How to complete this task -
Narrow the data below down to the lines containing "assign".
== == ==
$ cat config.mk
export PLATFORM = sky130hd
export DESIGN_NAME = lcd_frame_arbiter
export DESIGN_NICKNAME = d
export VERILOG_FILES = /design/src/rtl/lcd_frame_arbiter.sv
export SDC_FILE = /design/constraint.sdc
export NUM_CORES = 1
export LEC_CHECK = 0
export ABC_AREA = 1
export CAP_MARGIN = 20
export CORE_AREA = 3 3 203 205
export CTS_BUF_LIST = sky130_fd_sc_hd__clkbuf_2
export DETAILED_ROUTE_END_ITERATION = 12
export DIE_AREA = 0 0 206 208
export PLACE_DENSITY = 0.75
export SLEW_MARGIN = 10
export SYNTH_ARGS = -nofsm -noshare
export SYNTH_HDL_FRONTEND = slang
export SYNTH_SLANG_ARGS = --single-unit
$ cat constraint.sdc
create_clock -name clk -period 2.2 [get_ports clk]
set_input_delay 0.44 -clock clk [delete_from_list [all_inputs] [get_ports clk]]
set_output_delay 0.44 -clock clk [all_outputs]
set_load 0.005 [all_outputs]
$ cat src/rtl/lcd_frame_arbiter.sv
// Frame-level controller for the character-LCD write path: runs the init sequence,
// then streams 2x16 frames from the time or msg source into the byte writer.
module lcd_frame_arbiter #(
    parameter int         CLR_WAIT  = 1000,
    parameter logic [7:0] ADDR_ROW1 = 8'h80,
    parameter logic [7:0] ADDR_ROW2 = 8'hC0
) (
    input  logic         clk,
    input  logic         rst,
    input  logic         time_req,
    input  logic [127:0] time_row1,
    input  logic [127:0] time_row2,
    output logic         time_done,
    input  logic         msg_req,
    input  logic [127:0] msg_row1,
    input  logic [127:0] msg_row2,
    output logic         msg_done,
    output logic         wr_valid,
    output logic         wr_rs,
    output logic [7:0]   wr_data,
    input  logic         wr_ready,
    output logic         init_done,
    output logic         busy,
    output logic         owner
);

    localparam int WW = (CLR_WAIT > 1) ? $clog2(CLR_WAIT) : 1;

    typedef enum logic [2:0] {
        S_INIT, S_CLR_HOLD, S_IDLE, S_ADDR1, S_ROW1, S_ADDR2, S_ROW2
    } state_t;

    state_t         state_q, state_d;
    logic [3:0]     cnt_q, cnt_d;
    logic [WW-1:0]  wait_q, wait_d;
    logic [127:0]   row1_q, row1_d, row2_q, row2_d;
    logic           owner_q, owner_d;
    logic           init_done_q, init_done_d;
    logic           time_done_q, time_done_d;
    logic           msg_done_q, msg_done_d;
    logic           wr_valid_q, wr_valid_d;
    logic           wr_rs_q, wr_rs_d;
    logic [7:0]     wr_data_q, wr_data_d;
    logic           acc;
    logic           grant_msg;

    function automatic logic [7:0] row_byte(input logic [127:0] r, input logic [3:0] i);
        logic [6:0] sh;
        sh = {~i, 3'b000};
        return r[sh +: 8];
    endfunction

    function automatic logic [7:0] init_cmd(input logic [1:0] i);
        case (i)
            2'd0:    return 8'h01;
            2'd1:    return 8'h38;
            2'd2:    return 8'h0C;
            default: return 8'h06;
        endcase
    endfunction

    assign acc = wr_valid_q && wr_ready;

    always_comb begin
        state_d     = state_q;
        cnt_d       = cnt_q;
        wait_d      = wait_q;
        row1_d      = row1_q;
        row2_d      = row2_q;
        owner_d     = owner_q;
        init_done_d = init_done_q;
        time_done_d = 1'b0;
        msg_done_d  = 1'b0;
        grant_msg   = 1'b0;
        case (state_q)
            S_INIT: if (acc) begin
                if (cnt_q == 4'd0) begin
                    state_d = S_CLR_HOLD;
                    wait_d  = '0;
                    cnt_d   = 4'd1;
                end else if (cnt_q == 4'd3) begin
                    state_d     = S_IDLE;
                    init_done_d = 1'b1;
                    cnt_d       = 4'd0;
                end else begin
                    cnt_d = cnt_q + 4'd1;
                end
            end
            S_CLR_HOLD: begin
                if (wait_q == WW'(CLR_WAIT - 1)) state_d = S_INIT;
                else                              wait_d  = wait_q + 1'b1;
            end
            S_IDLE: if (init_done_q && (time_req || msg_req)) begin
                // Contention alternates: msg wins unless the previous frame was msg.
                grant_msg = msg_req && !(time_req && owner_q);
                owner_d   = grant_msg;
                row1_d    = grant_msg ? msg_row1 : time_row1;
                row2_d    = grant_msg ? msg_row2 : time_row2;
                cnt_d     = 4'd0;
                state_d   = S_ADDR1;
            end
            S_ADDR1: if (acc) state_d = S_ROW1;
            S_ROW1: if (acc) begin
                cnt_d = cnt_q + 4'd1;
                if (cnt_q == 4'd15) state_d = S_ADDR2;
            end
            S_ADDR2: if (acc) state_d = S_ROW2;
            S_ROW2: if (acc) begin
                cnt_d = cnt_q + 4'd1;
                if (cnt_q == 4'd15) begin
                    state_d     = S_IDLE;
                    time_done_d = !owner_q;
                    msg_done_d  = owner_q;
                end
            end
            default: state_d = S_INIT;
        endcase
    end

    // Writer outputs are registered from the next state so they are clean out of reset.
    always_comb begin
        wr_valid_d = 1'b0;
        wr_rs_d    = 1'b0;
        wr_data_d  = 8'h00;
        case (state_d)
            S_INIT:  begin wr_valid_d = 1'b1; wr_data_d = init_cmd(cnt_d[1:0]); end
            S_ADDR1: begin wr_valid_d = 1'b1; wr_data_d = ADDR_ROW1; end
            S_ROW1:  begin wr_valid_d = 1'b1; wr_rs_d = 1'b1; wr_data_d = row_byte(row1_d, cnt_d); end
            S_ADDR2: begin wr_valid_d = 1'b1; wr_data_d = ADDR_ROW2; end
            S_ROW2:  begin wr_valid_d = 1'b1; wr_rs_d = 1'b1; wr_data_d = row_byte(row2_d, cnt_d); end
            default: ;
        endcase
    end

    always_ff @(posedge clk or negedge rst) begin
        if (!rst) begin
            state_q     <= S_INIT;
            cnt_q       <= 4'd0;
            wait_q      <= '0;
            row1_q      <= '0;
            row2_q      <= '0;
            owner_q     <= 1'b0;
            init_done_q <= 1'b0;
            time_done_q <= 1'b0;
            msg_done_q  <= 1'b0;
            wr_valid_q  <= 1'b0;
            wr_rs_q     <= 1'b0;
            wr_data_q   <= 8'h00;
        end else begin
            state_q     <= state_d;
            cnt_q       <= cnt_d;
            wait_q      <= wait_d;
            row1_q      <= row1_d;
            row2_q      <= row2_d;
            owner_q     <= owner_d;
            init_done_q <= init_done_d;
            time_done_q <= time_done_d;
            msg_done_q  <= msg_done_d;
            wr_valid_q  <= wr_valid_d;
            wr_rs_q     <= wr_rs_d;
            wr_data_q   <= wr_data_d;
        end
    end

    assign wr_valid  = wr_valid_q;
    assign wr_rs     = wr_rs_q;
    assign wr_data   = wr_data_q;
    assign time_done = time_done_q;
    assign msg_done  = msg_done_q;
    assign init_done = init_done_q;
    assign owner     = owner_q;
    assign busy      = (state_q == S_ADDR1) || (state_q == S_ROW1) ||
                       (state_q == S_ADDR2) || (state_q == S_ROW2);

endmodule

==> metrics.txt, run 1 <==
Syn Nets=2841; Yosys top cell by area=dfrtp_1; Gate Count Post-Synth=2317; drt drc=0; failing checks=setup timing; routability cong.=0.963; YS warnings=0; measured slew at the worst slew-check pin=0.586 ns; crit-path max cell delay=0.42 ns; die height=208 um; Clock transition at path regs=0.13 ns; Rel. slew slack=60.5%; fill count=2869; CTS max path bufs=3; area share of the largest cell type after synthesis=43.9%; CP endpoint kind=register; worst-path cell chain=buf_6 -> inv_8 -> nand3_4 -> nor2_4 -> buf_12 -> buf_16 -> buf_12 -> inv_16 -> bufbuf_16 -> nand2_1 -> o21ai_1 -> nand2_1 -> nand3_2 -> nand3_2 -> nand3_2 -> nand2_1 -> nand2_1 -> nand3_2 -> nand2_1; endpoint of the worst register-to-register path=wr_data[7]; Setup WS post-layout=-0.271 ns; clock sinks=287; sw frac=40.5%; post-synth cell types=33; PD cells=645 mW/mm^2; Comb pwr share=49.8%; Leakage=13.5 nW; initial core utilization=41.2%; CTS tree=built; status=finished, violations left; required time of the worst setup path=3.04 ns; FF+latch count, synth=287; max layer used=met5; R2R setup slack=-0.27 ns; Power, Total=18.6 mW; RSZ-0062 raised after global routing=yes; min cycle time layout=2.47 ns; total grt overflow=0; via count=21238; port bufs=531; sequential share of power=30.2%; Avg Inst Size Synth=7.05 um^2; I/O pins=532; vias in the first global route=21143; Detail Placement HPWL=56000 um; clock power share=20.0%; post-synthesis cell area=0.0163 mm^2; crit path launch type=register; HP Class=in2reg; Clock Latency Late Sink=1.02 ns; Max Freq=0.405 GHz; row count=73; Synth area leaders=dfrtp_1, nand2_1, nand3_1; Tcrit/Tclk final=112%; Setup crit start=state_q[0]; WL met3=8440 um; Crit-path slowest cell=dfrtp_1; max-cap violations=0; share of layout cells above drive strength 1=29.6%; # H-tree levels=3; Int Pwr=11.1 mW; initial antenna violation count=10; WHS Path Cells=3; Max Fanout on Critical Path=9; Setup-failing EPs final=10; final WL=86300 um; Hold Fails Final Rpt=0; Total GRT Usage=37.6%; antenna-violating nets left=0; Die ar.=0.0428 mm^2; CTS Buf Count=76; final core utilization=72.8%; First-pass DRT Iterations=6; Hold Path Sink=row1_q[117]; R2R Path Start=state_q[0]; Reg2Reg Depth=19; Worst Setup Path Type=reg2reg; worst vdd ir=0.537 mV; CP dominant cell by count=nand2_1; Critical Path AT=3.31 ns; WL met2=39300 um; Layout area overhead=76.5%; Die X=206 um; post-synthesis sequential area ratio=43.9%; fin nets=3670; WL/cell=23.1 um; pre-CTS WS=-1.05 ns; WL met1=31700 um; Detailed Route Iter0 Violations=2709; NetSw=7.53 mW; Core Area=0.0396 mm^2; first-pass GRT wire length=124000 um; Hold Startpoint=msg_row1[117]; Max Slew Vio Count=0; final clock skew=0.105 ns; Root Buffer=clkbuf_2; average via count per standard cell=5.69; largest net degree at the start of global routing=62
[metal layers]
| metal | vias up | track usage [%] |
|---|---|---|
| li1 | 9389 | - |
| met1 | 9980 | 46.5 |
| met2 | 1443 | 59.3 |
| met3 | 422 | 8.75 |
| met4 | 4 | 23.1 |
| met5 | - | 0 |
[metrics by stage]
stage	instance area [um^2]	cells	setup TNS, ns	hold slack [ns]
final	28900	3730	-2.05	0.0807
after global routing	28900	3730	-3.76	0.0489
after CTS	27600	3686	-1.97	0.0388
after detailed placement	24000	3443	-58.33	0.377
after global placement	24000	3443	-55.42	0.374
after floorplan	16300	2317	0	0.144
[what timing repair did]
item	in CTS	in global routing
pin swaps	168	179
cloned	34	6
hold endpoints to repair	261	0
endpoints found under the setup margin	24	19
setup buffers	79	42
hold buffers	3	0
gates resized for setup	422	267
[power groups by stage]
stage	combinational, mW	sequential, mW	clock (mW)
after floorplan	2.79	5.67	0
after global placement	6.43	5.70	0
after detailed placement	6.44	5.70	0
after CTS	8.24	5.60	3.72
after global routing	9.65	5.64	4.05
final	9.25	5.62	3.72
[synthesized netlist by cell type (all sizes together)]
master,instances
clkinv,1
nor2,209
a22oi,1
a21oi,14
clkbuf,69
nand3,415
a31oi,1
buf,108
o21ai,379
o211ai,30
inv,117
nor4,2
ha,7
nand4,1
o21bai,1
or2,22
a31o,5
a2111o,1
nor3,8
nand2,638
dfrtp,287
o2111ai,1
[worst max-delay path, delay by kind of cell, from the launching register on]
| family | cells | cell delay, ns |
|---|---|---|
| buf+inv | 7 | 0.93 |
| compound gates | 1 | 0.09 |
| flops | 1 | 0.42 |
| simple gates | 11 | 0.89 |
[placed cells by master, fill, tap and decap left out, types with 11 or more instances in the layout]
| cell type | instances |
|---|---|
| o21ai_1 | 139 |
| nand3_4 | 14 |
| dfrtp_1 | 287 |
| nor2_1 | 202 |
| or2_2 | 22 |
| inv_1 | 106 |
| o211ai_1 | 30 |
| buf_12 | 60 |
| clkbuf_2 | 109 |
| buf_6 | 47 |
| clkdlybuf4s50_1 | 515 |
| nand2_4 | 17 |
| buf_8 | 11 |
| clkinv_1 | 18 |
| nand2_2 | 71 |
| buf_16 | 29 |
| buf_4 | 236 |
| a21oi_1 | 12 |
| o21ai_0 | 147 |
| nand2_1 | 546 |
| nand3_1 | 221 |
| nand3_2 | 180 |
| o21ai_2 | 87 |
[how the worst max path moves through the flow]
stage                     slack, ns         end  cells after the start
final                         -0.27  wr_data[7]                     19
after global routing          -0.41  wr_data[1]                     19
after CTS                     -0.32        busy                      7
after detailed placement      -1.05  wr_data[7]                     17
after global placement        -1.06  wr_data[7]                     17
after floorplan                0.13   wait_q[8]                     15
[registers in the layout, indices dropped and copies added (netlist names)]
name	count
wr_valid	1
wr_rs	1
time_done	1
msg_done	1
row2_q	128
row1_q	128
init_done	1
owner	1
wait_q	10
state_q	3
wr_data	8
cnt_q	4
[cell families after synthesis]
group                      Yosys count  share of synthesized area (%)
AOI/OAI and AO/OA                  433                           14.0
buffers and inverters              295                           7.85
DFF                                287                           43.9
adders and majority gates            7                          0.536
and+or+nand+nor                   1295                           33.7
[area by class of cell]
cell class	instances	area (um^2)	share of cell area, %
well taps	525	657	2.28
repair buffers	926	10100	34.9
clock inverters	22	86.3	0.299
flip-flops and latches	287	7180	24.9
diodes	7	17.5	0.0607
inverters	118	482	1.67
multi-input cells	1735	9780	33.9
repair inverters	2	28.8	0.0997
clock buffers	108	541	1.87
No activity file was read; power rests on OpenSTA's default activity.
==> run 2: changes to the inputs <==
--- a/config.mk
+++ b/config.mk
@@ -9,7 +9,9 @@
 export CAP_MARGIN = 20
-export CORE_AREA = 3 3 203 205
+export CELL_PAD_IN_SITES_DETAIL_PLACEMENT = 0
+export CELL_PAD_IN_SITES_GLOBAL_PLACEMENT = 1
+export CORE_MARGIN = 3
+export CORE_UTILIZATION = 30
 export CTS_BUF_LIST = sky130_fd_sc_hd__clkbuf_2
 export DETAILED_ROUTE_END_ITERATION = 12
-export DIE_AREA = 0 0 206 208
-export PLACE_DENSITY = 0.75
+export PLACE_DENSITY_LB_ADDON = 0.1
 export SLEW_MARGIN = 10
==> constraint.sdc (replaced) <==
create_clock -name clk -period 2.2 [get_ports clk]
set_input_delay 0.33 -clock clk [delete_from_list [all_inputs] [get_ports clk]]
set_output_delay 0.33 -clock clk [all_outputs]
set_load 0.005 [all_outputs]
==> metrics.txt, run 2 (synthesis gave the netlist of run 1 again) <==
status=finished, violations left (unchanged); failing checks=setup timing (unchanged); First-pass DRT Iterations=6 (unchanged); row count=84 (was 73); Detailed Route Iter0 Violations=1736 (was 2709); Max Fanout on Critical Path=16 (was 9); measured slew at the worst slew-check pin=0.517 ns (was 0.586 ns); min cycle time layout=2.62 ns (was 2.47 ns); share of layout cells above drive strength 1=22.3% (was 29.6%); crit path launch type=register (unchanged); Setup WS post-layout=-0.415 ns (was -0.271 ns); CTS tree=built (unchanged); HP Class=in2reg (unchanged); max-cap violations=0 (unchanged); RSZ-0062 raised after global routing=yes (unchanged); Worst Setup Path Type=reg2reg (unchanged); Rel. slew slack=65.3% (was 60.5%); Layout area overhead=96.4% (was 76.5%); Total GRT Usage=31.8% (was 37.6%); fin nets=4087 (was 3670); Tcrit/Tclk final=119% (was 112%); Clock transition at path regs=0.11 ns (was 0.13 ns); Hold Slack=0.0797 ns (was 0.0807 ns); Die X=239 um (was 206 um); Die ar.=0.0573 mm^2 (was 0.0428 mm^2); WL/cell=22.0 um (was 23.1 um); port bufs=531 (unchanged); CTS Buf Count=83 (was 76); Hold Fails Final Rpt=0 (unchanged); CP endpoint kind=register (unchanged); fill count=4633 (was 2869); I/O pins=532 (unchanged); initial core utilization=30.7% (was 41.2%); WL met3=6070 um (was 8440 um); largest net degree at the start of global routing=64 (was 62); commonest non-fill, non-tap cell in the layout=nand2_1 (unchanged); final WL=95000 um (was 86300 um); total grt overflow=0 (unchanged); clock sinks=287 (unchanged); final clock skew=0.0557 ns (was 0.105 ns); first-pass GRT wire length=137000 um (was 124000 um); max layer used=met4 (was met5); Core Area=0.0532 mm^2 (was 0.0396 mm^2); Critical Path AT=3.54 ns (was 3.31 ns); antenna-violating nets left=0 (unchanged); drt drc=0 (unchanged); required time of the worst setup path=3.13 ns (was 3.04 ns); initial antenna violation count=10 (unchanged); WHS Path Cells=5 (was 3); Max Slew Vio Count=0 (unchanged); worst vdd ir=0.561 mV (was 0.537 mV); Leakage=15.1 nW (was 13.5 nW); DP Area=0.0245 mm^2 (was 0.0240 mm^2); # H-tree levels=3 (unchanged); die height=239 um (was 208 um); routability cong.=0.888 (was 0.963); WL met1=38900 um (was 31700 um); CTS max path bufs=3 (unchanged); Clock Latency Late Sink=1.03 ns (was 1.02 ns); WL met2=46100 um (was 39300 um); Max Freq=0.382 GHz (was 0.405 GHz); PD cells=593 mW/mm^2 (was 645 mW/mm^2); Detail Placement HPWL=62900 um (was 56000 um); commonest cells after routing, fill and taps aside=nand2_1, clkdlybuf4s50_1, dlygate4sd3_1, buf_4, nand3_1 (was nand2_1, clkdlybuf4s50_1, dfrtp_1, buf_4, nand3_1); Root Buffer=clkbuf_2 (unchanged); vias in the first global route=22855 (was 21143); average via count per standard cell=5.10 (was 5.69); Design Area, Final=0.0321 mm^2 (was 0.0289 mm^2); Reg2Reg Depth=16 (was 19); via count=22000 (was 21238); Setup-failing EPs final=16 (was 10); biggest regs=row1_q (128), row2_q (128), wait_q (10) (unchanged)
-- run 2: changes by cell type in the layout (fill, tap and decap cells not counted), sizes merged --
| cell | previous run | this run |
|---|---|---|
| dlygate4sd3 | 2 | 362 |
| dlymetal6s4s | 0 | 9 |
| clkdlybuf4s15 | 4 | 2 |
| bufinv | 0 | 2 |
| clkinv | 22 | 17 |
| buf | 385 | 427 |
| diode | 7 | 10 |
| clkbuf | 115 | 125 |
-- run 2: critical path, stage by stage (launching register included) --
cell and delay (ns):
dfrtp_1 0.44, inv_2 0.14, nand3_2 0.12, nor2_4 0.21, buf_12 0.18, inv_16 0.08, buf_16 0.17, buf_12 0.14
nand2_1 0.06, o21ai_1 0.09, buf_4 0.14, buf_4 0.12, buf_4 0.12, buf_4 0.11, buf_4 0.12, buf_4 0.12
buf_4 0.12
-- run 2: path summary, 6_finish.rpt --
| path | slack [ns] | startpoint | endpoint |
|---|---|---|---|
| max | -0.42 | state_q[0] | row1_q[41] |
| min | 0.08 | time_row1[114] | row1_q[114] |
| max reg2reg | -0.42 | state_q[0] | row1_q[41] |
| min reg2reg | 0.46 | wait_q[5] | wait_q[5] |
| max in group asynchronous | 1.24 | rst | row1_q[12] |
| min in group asynchronous | 0.51 | rst | row2_q[62] |
-- run 2: power breakdown --
part / internal, mW / switching, mW / leakage, nW
combinational: 4.34 / 4.95 / 10.5
clock: 1.62 / 2.48 / 0.546
sequential: 5.47 / 0.167 / 3.98
total: 11.4 / 7.59 / 15.1
-- run 2: layout make-up --
| type | instances | area [um^2] | share of cell area, % |
|---|---|---|---|
| repair buffers | 1338 | 13800 | 43.1 |
| multi-input cells | 1735 | 9020 | 28.1 |
| flip-flops and latches | 287 | 7190 | 22.4 |
| well taps | 688 | 861 | 2.68 |
| clock buffers | 115 | 576 | 1.79 |
| inverters | 118 | 464 | 1.45 |
| clock inverters | 21 | 133 | 0.413 |
| diodes | 10 | 25.0 | 0.0780 |
-- run 2: timing repair --
| item | 4_1_cts | 5_1_grt |
|---|---|---|
| resized for setup | 258 | 146 |
| setup endpoints to repair | 25 | 36 |
| setup buffers | 95 | 39 |
| pin swaps | 57 | 68 |
| endpoints found under the hold margin | 492 | 0 |
| gates cloned | 16 | 10 |
| hold buffers | 373 | 0 |
-- run 2: stage by stage --
stage          power, mW  TNS [ns]  util (%)  cells  setup slack [ns]
6_report            19.0     -3.98      60.4   4312            -0.415
5_1_grt             19.9     -5.89      60.4   4312            -0.467
4_1_cts             18.3     -3.27      58.3   4258            -0.389
3_5_place_dp        12.3    -12.02      46.0   3639            -0.998
3_3_place_gp        12.3    -10.38      46.0   3639            -0.931
2_1_floorplan       8.46         0         -   2317             0.132
-- run 2: layer usage --
metal	vias to the layer above	track usage, %
li1	10219	-
met1	10645	39.6
met3	213	5.66
met5	-	0
met4	0	13.0
met2	923	54.4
== == ==
Answer below -
    assign acc = wr_valid_q && wr_ready;
    assign wr_valid  = wr_valid_q;
    assign wr_rs     = wr_rs_q;
    assign wr_data   = wr_data_q;
    assign time_done = time_done_q;
    assign msg_done  = msg_done_q;
    assign init_done = init_done_q;
    assign owner     = owner_q;
    assign busy      = (state_q == S_ADDR1) || (state_q == S_ROW1) ||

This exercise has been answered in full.